╭─ INPUT FOR THIS TASK
This is an optimization exercise on Yosys and OpenROAD, whose aim is small area, not a production implementation. At most, simulation tests tie the RTL to the original design; equivalence was not proved. Only the layout flow was run in run 2; the RTL was not checked for function there. No activity file was given, so power comes from the tool's default toggle rates.

File: design/flow/design.v
module freq_decoder (
	input[3:0] decoder_in, 
	output reg[0:6] decoder_out
	);
	always@(*)
	begin
		case(decoder_in)
		0:
			decoder_out=7'b0000001;
		1:
			decoder_out=7'b1001111;
		2:
			decoder_out=7'b0010010;
		3:
			decoder_out=7'b0000110;
		4:
			decoder_out=7'b1001100;
		5:
			decoder_out=7'b0100100;
		6:
			decoder_out=7'b0100000;
		7:
			decoder_out=7'b0001111;
		8:
			decoder_out=7'b0000000;
		9:
			decoder_out=7'b0000100;
		default:
			decoder_out=7'b1111111;
		endcase
	end
endmodule
module frecuenciometro (
    input wire clk,
    input wire rst,
    input wire signal_in,
    output wire[0:6] display_unidad, display_decena, display_centena, display_mil, display_dmil, display_cmil
);
    reg [31:0] pulse_count;
    reg [31:0] time_count;
    reg [31:0] frequency;
    reg prev_signal;
	 wire [0:6] AUX_unidad;
     wire [0:6] AUX_decena;
     wire [0:6] AUX_centena;
     wire [0:6] AUX_mil;
     wire [0:6] AUX_dmil;
     wire [0:6] AUX_cmil;
    localparam BASE_TIME = 999_999;
    reg [23:0] freq_bcd;
    always @(posedge clk) begin
        prev_signal <= signal_in;
        if (rst) 
        begin
            pulse_count <= 0;
            time_count <= 0;
            frequency <= 0;
        end 
        else 
        begin
            if (prev_signal == 0 && signal_in == 1)
                pulse_count <= pulse_count + 1;
            if (time_count < BASE_TIME) 
            begin
                time_count <= time_count + 1;
            end 
            else 
            begin
                frequency <= pulse_count;
                pulse_count <= 0;
                time_count <= 0;
            end
        end
    end
    always @(posedge clk) begin
        freq_bcd[3:0]   <= frequency % 10;         
        freq_bcd[7:4]   <= (frequency / 10) % 10;  
        freq_bcd[11:8]  <= (frequency / 100) % 10; 
        freq_bcd[15:12] <= (frequency / 1000) % 10; 
        freq_bcd[19:16] <= (frequency / 10000) % 10; 
        freq_bcd[23:20] <= (frequency / 100000) % 10; 
    end
	freq_decoder decoder_unidades (
		.decoder_in(freq_bcd[3:0]),
		.decoder_out(AUX_unidad)
	);
	freq_decoder decoder_decenas (
		.decoder_in(freq_bcd[7:4]),
		.decoder_out(AUX_decena)
	);
	freq_decoder decoder_centenas (
		.decoder_in(freq_bcd[11:8]),
		.decoder_out(AUX_centena)
	);
	freq_decoder decoder_mil (
		.decoder_in(freq_bcd[15:12]),
		.decoder_out(AUX_mil)
	);
    freq_decoder decoder_dmil (
		.decoder_in(freq_bcd[19:16]),
		.decoder_out(AUX_dmil)
	);
	freq_decoder decoder_cmil (
		.decoder_in(freq_bcd[23:20]),
		.decoder_out(AUX_cmil)
	);
    assign display_unidad = AUX_unidad;
    assign display_decena = AUX_decena;
    assign display_centena = AUX_centena;
    assign display_mil = AUX_mil;
    assign display_dmil = AUX_dmil;
    assign display_cmil = AUX_cmil;
endmodule
File: design/flow/run.sh
#!/bin/bash
# synth_recipe.tcl (not shown) runs the flow's synth.tcl, then flattens the netlist and writes it again
# the make line also repeats each setting of config.mk as NAME=value (left out here)
make -C /OpenROAD-flow-scripts/flow DESIGN_CONFIG=/design/flow/config.mk WORK_HOME=/design/flow/orfs CLKGATE_MAP_FILE= SYNTH_SCRIPT=/design/flow/synth_recipe.tcl finish
File: design/flow/config.mk
export PLATFORM = sky130hd
export DESIGN_NAME = frecuenciometro
export DESIGN_NICKNAME = frecuenciometro
export VERILOG_FILES = /design/flow/design.v
export SDC_FILE = /design/flow/constraint.sdc
export NUM_CORES = 4
export LEC_CHECK = 0
export CAP_MARGIN = 20
export CORE_MARGIN = 2
export CORE_UTILIZATION = 40
export SLEW_MARGIN = 20
File: design/flow/constraint.sdc
create_clock -name core_clock -period 45.0 [get_ports {clk}]
set_input_delay 9.0000 -clock core_clock [delete_from_list [all_inputs] [get_ports {clk}]]
set_output_delay 9.0000 -clock core_clock [all_outputs]
set_load 0.01 [all_outputs]
==> key figures, run 1 <==
Status
  • Status: complete, no violations

Placement
  • Post-DP Area: 55300 µm²
  • Final GP Congestion: 0.984
  • Post-Place Cells: 9338
  • HPWL after DPL: 147000 µm
  • PortBufs: 44

Global route
  • First-pass GRT wire length: 296000 µm
  • Initial antenna violation count: 0
  • Maximum number of pins on one net before global-route repair: 57
  • Vias in the first global route: 54034
  • GRT overflow: 0
  • Total Routing Usage GR: 0.265

Setup path
  • Worst setup path category: reg -> reg
  • Crit-path slowest cell: or4_2
  • CP max stage delay: 0.75 ns
  • CP Launch Type: register
  • CP Data Arrival Time: 43.47 ns
  • Worst setup EP type: register
  • Cell mode on critical path: buf_4
  • CP max FO: 24
  • Worst Path Required: 45.36 ns

STA
  • Maximum clock frequency: 0.0232 GHz
  • Post-route minimum period: 43.11 ns
  • Tightest Pin Transition: 1.08 ns
  • Setup violators final: 0
  • Final worst path period share: 0.958
  • Final Skew: 0.0210 ns
  • Final max-slew violation count: 0
  • Slew headroom: 0.280
  • WHS: 0.469 ns
  • Final hold vios: 0

Clocking
  • Clock latency (worst-skew pair): 0.46 ns
  • Total CTS buffers: 17
  • Maximum clock path buffer count: 2
  • Hold-fix buffers, CTS: 0
  • Reg clk slew, reported paths: 0.08 ns
  • Root Buffer: clkbuf_16
  • Sink Count: 139
  • Htree depth: 4
  • CTS tree: built

Synthesis
  • Ys async rst share: 0
  • Post-synth top area share: 0.0836
  • Most common cell in the netlist: nor2_1
  • Number of distinct library cells after synthesis: 198
  • Main flop type after synthesis: dfxtp_1
  • Synth Register Bits: 139
  • Main area contributors after synthesis: xnor2_1 8.4%, nor2_1 6.1%, dfxtp_1 5.4%
  • Yosys warning count: 2
  • Seq/Total Area, Yosys: 0.0539
  • Syn Std Cell Area: 51700 µm²
  • Mapped Cells: 7550
  • Mean post-synth cell area: 6.84 µm²
  • Number of flops mapped to enable cells by yosys: 0
  • Area leader, netlist: xnor2_1
  • Top cells by instance count after synthesis: 841 x nor2_1, 709 x nand2_1, 519 x a21oi_1

Cells and area
  • Share of post-route cells with drive strength above 1: 0.158
  • Layout fillers: 13127
  • Nets@finish: 7798
  • Final Util: 0.448
  • Fin cells: 9418
  • Design Area, Final: 57300 µm²
  • Register area: 2790 µm²
  • Area grow syn2layout: 10.9%
  • Multi-input gate area: 46500 µm²

Pwr
  • PwrDens: 4.80 nW/µm²
  • Leakage power: 22.6 nW
  • Peak VDD IR: 0.0254 mV

Drt
  • Final antenna-violating net count: 0
  • Via density per instance: 6.40
  • DR iter-0 viols: 5804
  • Drt total wl: 186000 µm
  • Drc violations: 0
  • WL per Instance: 19.8 µm
  • DR pass1 iterations: 6
  • Vias: 60233

Die
  • Initial Utilization: 0.404
  • # IOs: 45
  • Row Count: 131
  • Die width: 363 µm
  • Die Span Y: 363 µm
  • Die area: 132000 µm²
  • Core Footprint: 128000 µm²

Run
  • # Max-Cap Violations: 0

Min path
  • Type of the most critical hold path: reg -> reg
power breakdown:
| group | internal, mW | leakage, nW | switching (mW) |
|---|---|---|---|
| Clock | 0.0787 | 0.284 | 0.0714 |
| Sequential | 0.124 | 1.13 | 0.000152 |
| Combinational | 0.000320 | 21.2 | 0.000816 |
| Total | 0.203 | 22.6 | 0.0724 |
cells by family (layout without fill, tap and decap cells):
family | Yosys count | after routing | share of synthesized area
adders and majority gates | 102 | 102 | 0.0224
DFF | 139 | 139 | 0.0539
other | 1 | 13 | 0.0000726
muxes | 229 | 229 | 0.0463
xor gates and xnor gates | 742 | 742 | 0.130
AOI/OAI and AO/OA | 2441 | 2441 | 0.346
buffers and inverters | 633 | 827 | 0.0678
and+or+nand+nor | 3263 | 3263 | 0.334
layer usage:
metal  wire length [µm]  up-vias  track usage
li1                   -    29053            -
met1              84100    28521        0.366
met2              85900     2360        0.441
met3              11900      299       0.0241
met4               4530        0       0.0651
met5                  0        -            0
layout by cell type (no fill, tap or decap), types with 44 or more instances in the layout:
master and n:
nor2_1 836, nand2_1 709, buf_4 546, a21oi_1 510
xnor2_1 480, o21ai_0 373, nand3_1 295, nor3_1 277
xor2_1 216, inv_1 189, mux2i_1 172, dfxtp_1 134
a31oi_1 121, o211ai_1 115, nand4_1 107, and2_1 101
and3_1 99, nor4_1 92, or3_1 91, a211oi_1 87
o31ai_1 80, nand2b_1 74, o21ai_1 64, a21o_1 64
o21a_1 59, o22ai_1 56, ha_1 53, maj3_1 48
or4_1 48, or2_2 47, o2111ai_1 47, clkdlybuf4s50_1 44
cell type report:
class	instances	share of cell area
Multi-Input combinational cell	6789	0.812
Timing Repair Buffer	593	0.0801
Sequential cell	139	0.0487
Tap cell	1662	0.0363
Inverter	202	0.0133
Clock buffer	18	0.00749
Clock inverter	14	0.00260
Antenna cell	1	0.0000437
critical path: cells and delay by family, from the launching register on:
kind / cells / cell delay, ns
multiplexers: 4 / 1.34
buffers and inverters: 23 / 4.93
flip-flops: 1 / 0.48
adder cells (fa/ha/maj): 1 / 0.23
XOR/XNOR: 6 / 1.40
AO/OA/AOI/OAI: 61 / 16.77
AND/OR/NAND/NOR: 53 / 17.73
final timing paths:
check / start / to / slack (ns) / cells past startpoint
min reg2reg: time_count[0] / time_count[0] / 0.47 / 1
max reg2reg: frequency[25] / display_dmil[5] / 1.89 / 148
min: time_count[0] / time_count[0] / 0.47 / 1
max: frequency[25] / display_dmil[5] / 1.89 / 148
registers in the layout (all words and copies together) (netlist names):
| register | cells |
|---|---|
| display_centena | 7 |
| display_mil | 7 |
| prev_signal | 1 |
| pulse_count | 32 |
| display_dmil | 7 |
| display_cmil | 7 |
| display_unidad | 7 |
| display_decena | 7 |
| frequency | 32 |
| time_count | 32 |
stage by stage:
step / setup slack, ns / power, mW / TNS (ns)
after global routing: -0.204 / 0.284 / -0.347
after global placement: 0.136 / 0.128 / 0
after CTS: 0.0423 / 0.278 / 0
after floorplan: 4.30 / 0.127 / 0
final: 1.89 / 0.275 / 0
after detailed placement: -0.277 / 0.128 / -0.829
what timing repair did:
action / in CTS / in global routing
setup buffers: 1 / 45
pin swaps: 2 / 30
gates resized for setup: 9 / 174
setup endpoints to repair: 5 / 7
==> run 2, diff against run 1 <==
==> design/flow/design.v (replaced) <==
module freq_decoder (
	input [3:0] decoder_in,
	output [0:6] decoder_out
	);
	assign decoder_out[0] = (decoder_in == 4'd1) | (decoder_in == 4'd4);
	assign decoder_out[1] = (decoder_in == 4'd5) | (decoder_in == 4'd6) | (decoder_in == 4'd13) | (decoder_in == 4'd14);
	assign decoder_out[2] = (decoder_in == 4'd2) | (decoder_in == 4'd10);
	assign decoder_out[3] = (decoder_in == 4'd1) | (decoder_in == 4'd4) | (decoder_in == 4'd7) | (decoder_in == 4'd15);
	assign decoder_out[4] = (decoder_in == 4'd1) | (decoder_in == 4'd3) | (decoder_in == 4'd4) | (decoder_in == 4'd5) | (decoder_in == 4'd7) | (decoder_in == 4'd9) | (decoder_in == 4'd11) | (decoder_in == 4'd12) | (decoder_in == 4'd13) | (decoder_in == 4'd15);
	assign decoder_out[5] = (decoder_in == 4'd1) | (decoder_in == 4'd2) | (decoder_in == 4'd3) | (decoder_in == 4'd7) | (decoder_in == 4'd11) | (decoder_in == 4'd15);
	assign decoder_out[6] = (decoder_in == 4'd0) | (decoder_in == 4'd1) | (decoder_in == 4'd7) | (decoder_in == 4'd15);
endmodule
module freq_decoder_top (
	input [2:0] decoder_in,
	output [0:6] decoder_out
	);
	assign decoder_out[0] = (decoder_in == 3'd1) | (decoder_in == 3'd4);
	assign decoder_out[1] = (decoder_in == 3'd5) | (decoder_in == 3'd7);
	assign decoder_out[2] = (decoder_in == 3'd2) | (decoder_in == 3'd6);
	assign decoder_out[3] = (decoder_in == 3'd1) | (decoder_in == 3'd4);
	assign decoder_out[4] = (decoder_in == 3'd1) | (decoder_in == 3'd3) | (decoder_in == 3'd4) | (decoder_in == 3'd5) | (decoder_in == 3'd6) | (decoder_in == 3'd7);
	assign decoder_out[5] = (decoder_in == 3'd1) | (decoder_in == 3'd2) | (decoder_in == 3'd3) | (decoder_in == 3'd6);
	assign decoder_out[6] = (decoder_in == 3'd0) | (decoder_in == 3'd1);
endmodule
module frecuenciometro (
    input wire clk,
    input wire rst,
    input wire signal_in,
    output wire[0:6] display_unidad, display_decena, display_centena, display_mil, display_dmil, display_cmil
);
    localparam [19:0] TEND = 20'hC3AF5;
    reg        prev_signal;
    reg [19:0] timer;
    reg        ld;             
    reg [22:0] cnt;            
    reg [22:0] disp;           
    wire tend = (timer == TEND);
    wire clr  = rst | tend;
    wire inc  = signal_in & ~prev_signal & ~clr;
    wire [22:0] base = (ld | rst) ? 23'd0 : cnt;
    wire c0 = inc;
    wire c1 = c0 & (base[3:0]   == 4'd9);
    wire c2 = c1 & (base[7:4]   == 4'd9);
    wire c3 = c2 & (base[11:8]  == 4'd9);
    wire c4 = c3 & (base[15:12] == 4'd9);
    wire c5 = c4 & (base[19:16] == 4'd9);
    function [3:0] dinc(input [3:0] d, input c);
        dinc = c ? ((d == 4'd9) ? 4'd0 : d + 4'd1) : d;
    endfunction
    always @(posedge clk) begin
        prev_signal <= signal_in;
        timer <= clr ? 20'd0 : {timer[18:0], ~(timer[19] ^ timer[16])};
        ld <= clr;
        if (ld) disp <= cnt;
        cnt[3:0]   <= dinc(base[3:0],   c0);
        cnt[7:4]   <= dinc(base[7:4],   c1);
        cnt[11:8]  <= dinc(base[11:8],  c2);
        cnt[15:12] <= dinc(base[15:12], c3);
        cnt[19:16] <= dinc(base[19:16], c4);
        cnt[22:20] <= c5 ? base[22:20] + 3'd1 : base[22:20];
    end
    freq_decoder decoder_unidades (.decoder_in(disp[3:0]),          .decoder_out(display_unidad));
    freq_decoder decoder_decenas  (.decoder_in(disp[7:4]),          .decoder_out(display_decena));
    freq_decoder decoder_centenas (.decoder_in(disp[11:8]),         .decoder_out(display_centena));
    freq_decoder decoder_mil      (.decoder_in(disp[15:12]),        .decoder_out(display_mil));
    freq_decoder decoder_dmil     (.decoder_in(disp[19:16]),        .decoder_out(display_dmil));
    freq_decoder_top decoder_cmil (.decoder_in(disp[22:20]), .decoder_out(display_cmil));
endmodule
--- a/design/flow/config.mk
+++ b/design/flow/config.mk
@@ -7,2 +7,3 @@
 export LEC_CHECK = 0
+export ABC_AREA = 1
 export CAP_MARGIN = 20
==> run 2 against run 1 <==
Compared with the run above: still clean; register-to-register slack improved by 40 ns; maximum frequency increased to 3.8 times the previous value; critical path depth decreased by 139; count of clock-buffer cells in the layout decreased by 8; power decreased by 53%; final area decreased by 93%; global-route usage decreased by 12 points; sequential share of layout area increased by 36 points.
==> key figures, run 2 <==
Placement
  • PortBufs: 44 (unchanged)
  • Final GP Congestion: 0.817 (-17%)
  • Post-DP Area: 3650 µm² (-93%)
  • Worst slack, placed: 33.34 ns (+33.62 ns)
  • HPWL after DPL: 4080 µm (-97%)

STA
  • Setup TNS: 0 ns (unchanged)
  • Post-route minimum period: 11.28 ns (-31.83 ns)
  • Unrepaired setup endpoints after global routing: false
  • Final max-slew violation count: 0 (unchanged)
  • Final hold vios: 0 (unchanged)
  • Final worst path period share: 0.251 (-0.707)
  • Final worst-path setup slack: 33.72 ns (+31.83 ns)
  • Tightest Pin Transition: 0.887 ns (-0.190 ns)
  • Slew headroom: 0.408 (+0.129)
  • Setup violators final: 0 (unchanged)
  • Maximum clock frequency: 0.0887 GHz (+280%)
  • Final Skew: 0.00612 ns (-0.0149 ns)

Drt
  • Via density per instance: 4.54 (-29%)
  • Final antenna-violating net count: 0 (unchanged)
  • Drt total wl: 5420 µm (-97%)
  • WL per Instance: 9.83 µm (-50%)
  • Drc violations: 0 (unchanged)
  • Vias: 2502 (-96%)
  • DR pass1 iterations: 4 (-2)
  • DR iter-0 viols: 125 (-98%)

Synthesis
  • Number of flops mapped to enable cells by yosys: 23 (+23)
  • Area leader, netlist: dfxtp_1
  • Mean post-synth cell area: 7.91 µm² (+16%)
  • Most common cell in the netlist: nand2_1
  • Syn Std Cell Area: 3120 µm² (-94%)
  • Ys async rst share: 0 (unchanged)
  • Yosys warning count: 1 (-1)
  • Seq/Total Area, Yosys: 0.511 (+0.457)
  • Main flop type after synthesis: dfxtp_1
  • Main area contributors after synthesis: dfxtp_1 29%, edfxtp_1 22%, nand2_1 11%
  • Synth Register Bits: 68 (-51%)
  • Number of distinct library cells after synthesis: 33 (-83%)
  • Post-synth top area share: 0.289 (+0.205)
  • Mapped Cells: 394 (-95%)
  • Top cells by instance count after synthesis: 90 x nand2_1, 80 x nor2_1, 62 x inv_1

Die
  • Die area: 8510 µm² (-94%)
  • Die width: 92.3 µm (-75%)
  • # IOs: 45 (unchanged)
  • Row Count: 32 (-76%)
  • Initial Utilization: 0.408 (+0.00354)
  • Die Span Y: 92.3 µm (-75%)
  • Core Footprint: 7650 µm² (-94%)

Cells and area
  • Nets@finish: 448 (-94%)
  • Ant diodes: 0 (-1)
  • Final Util: 0.506 (+0.0580)
  • Layout fillers: 759 (-94%)
  • Design Area, Final: 3870 µm² (-93%)
  • Commonest non-fill, non-tap cells in the layout: 90 x nand2_1, 80 x nor2_1, 62 x inv_1, 44 x dfxtp_1, 44 x clkdlybuf4s50_1
  • Area grow syn2layout: 24.2%
  • Commonest non-fill, non-tap cell in the layout: nand2_1
  • Regs by FF count: cnt x23, disp x23, timer x20
  • Share of post-route cells with drive strength above 1: 0.0891 (-0.0687)

Clocking
  • Reg clk slew, reported paths: 0.07 ns (about the same)
  • Root Buffer: clkbuf_8
  • Post-CTS setup buffers: 0 (-1)
  • Clock latency (worst-skew pair): 0.34 ns (-0.12 ns)
  • Sink Count: 68 (-51%)
  • Post-CTS resize count: 0 (-9)
  • Total CTS buffers: 9 (-8)
  • CTS tree: built
  • Maximum clock path buffer count: 2 (unchanged)
  • Hold-fix buffers, CTS: 0 (unchanged)
  • Htree depth: 3 (-1)

Pwr
  • Internal power: 0.101 mW (-50%)
  • Seq pwr share: 0.509 (+0.059)
  • Clock power share: 0.410 (-0.136)
  • P_sw: 0.0286 mW (-60%)
  • Peak VDD IR: 0.0239 mV (-5.7%)
  • Power share of the combinational group: 0.080 (+0.076)
  • Switching Share: 0.220 (-0.0430)
  • Leakage power: 1.59 nW (-93%)
  • PwrDens: 33.6 nW/µm² (+600%)

Global route
  • Maximum number of pins on one net before global-route repair: 26 (-54%)
  • Total Routing Usage GR: 0.141 (-0.124)
  • First-pass GRT wire length: 9560 µm (-97%)
  • Vias in the first global route: 2380 (-96%)
  • Initial antenna violation count: 0 (unchanged)
  • GRT overflow: 0 (unchanged)

Status
  • Status: complete, no violations

Setup path
  • CP Launch Type: primary input
  • FF-to-FF path depth: 8 (-95%)
  • Worst setup path category: in -> reg
  • CP max FO: 20 (-17%)
  • Worst Path Required: 45.24 ns (-0.12 ns)
  • CP Data Arrival Time: 11.52 ns (-31.95 ns)
  • Worst setup EP type: register

Run
  • # Max-Cap Violations: 0 (unchanged)

Min path
  • Type of the most critical hold path: reg -> reg
  • Hold path depth: 2 (+1)
==> run 2: worst paths after layout <==
| path | start | endpoint | slack (ns) |
|---|---|---|---|
| worst min-delay path | timer[11] | timer[12] | 0.43 |
| worst min register to register | timer[11] | timer[12] | 0.43 |
| worst max-delay path | rst | cnt[17] | 33.72 |
| worst max register to register | ld | cnt[17] | 42.32 |
==> run 2: logic make-up (layout without fill, tap and decap cells) <==
| family | count (synthesis) | in the layout | synth area share |
|---|---|---|---|
| simple gates | 211 | 211 | 0.309 |
| buf+inv | 71 | 126 | 0.0895 |
| flops | 68 | 68 | 0.511 |
| compound gates | 37 | 37 | 0.0703 |
| xor+xnor | 6 | 6 | 0.0169 |
| fa+ha+maj | 1 | 1 | 0.00401 |
==> run 2: final cells by class <==
| cell class | instances | area, µm² | share of cell area |
|---|---|---|---|
| tap | 102 | 128 | 0.0330 |
| clock buffer | 10 | 128 | 0.0330 |
| clock inverter | 6 | 88.8 | 0.0229 |
| sequential | 68 | 1590 | 0.411 |
| timing repair buffer | 44 | 440 | 0.114 |
| inverter | 66 | 248 | 0.0640 |
| multi-input combinational | 255 | 1250 | 0.322 |
==> run 2: critical path, cell delays in order <==
cell             delay, ns
clkdlybuf4s50_1       0.47
nor2_2                0.72
nand3_1               0.30
nor2_4                0.21
nand4_4               0.19
nor3_4                0.35
nand2_2               0.13
nand2_1               0.09
nand2_1               0.05
==> run 2: per-stage QoR <==
step / cells / hold WS, ns / power [mW]
3_3_place_gp: 535 / 0.414 / 0.0780
5_1_grt: 551 / 0.438 / 0.136
3_5_place_dp: 535 / 0.418 / 0.0782
4_1_cts: 551 / 0.429 / 0.132
6_report: 551 / 0.425 / 0.130
2_1_floorplan: 394 / 0.408 / 0.0726
==> run 2: power groups by stage <==
stage	clock network, mW	registers, mW	logic (mW)
6_report	0.0533	0.0662	0.0105
5_1_grt	0.0576	0.0665	0.0116
4_1_cts	0.0549	0.0662	0.0106
3_5_place_dp	0	0.0676	0.0106
3_3_place_gp	0	0.0675	0.0105
2_1_floorplan	0	0.0672	0.00543
==> run 2: metal layers <==
metal | share of wire | global-route usage
met1 | 0.46 | 0.168
met2 | 0.47 | 0.234
met3 | 0.048 | 0.0435
met4 | 0.020 | 0.0647
met5 | 0 | 0
==> run 3, diff against run 2 <==
--- a/design/flow/design.v
+++ b/design/flow/design.v
@@ -30,3 +30,3 @@
 );
-    localparam [19:0] TEND = 20'hC3AF5;
+    localparam [19:0] TEND = 20'h41653;
     reg        prev_signal;
@@ -51,3 +51,3 @@
         prev_signal <= signal_in;
-        timer <= clr ? 20'd0 : {timer[18:0], ~(timer[19] ^ timer[16])};
+        timer <= ~({timer[18:0], timer[19] ^ timer[16]} | {20{clr}});
         ld <= clr;
==> run 3 against run 2 <==
Compared with the run above: global-route usage down 0.24 points; final area is 2.5% lower; still clean on timing, DRC and antenna; sequential cell count stayed put; clock power shrank 12%; core utilization grew 1.1 points; count of clock-buffer cells in the layout grew 5.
╰─
• **INSTRUCTIONS TO FOLLOW**: Take every line from the records that holds "Compared" and copy it down.

• **SOLUTION FOR THIS TASK**:
Compared with the run above: still clean; register-to-register slack improved by 40 ns; maximum frequency increased to 3.8 times the previous value; critical path depth decreased by 139; count of clock-buffer cells in the layout decreased by 8; power decreased by 53%; final area decreased by 93%; global-route usage decreased by 12 points; sequential share of layout area increased by 36 points.
Compared with the run above: global-route usage down 0.24 points; final area is 2.5% lower; still clean on timing, DRC and antenna; sequential cell count stayed put; clock power shrank 12%; core utilization grew 1.1 points; count of clock-buffer cells in the layout grew 5.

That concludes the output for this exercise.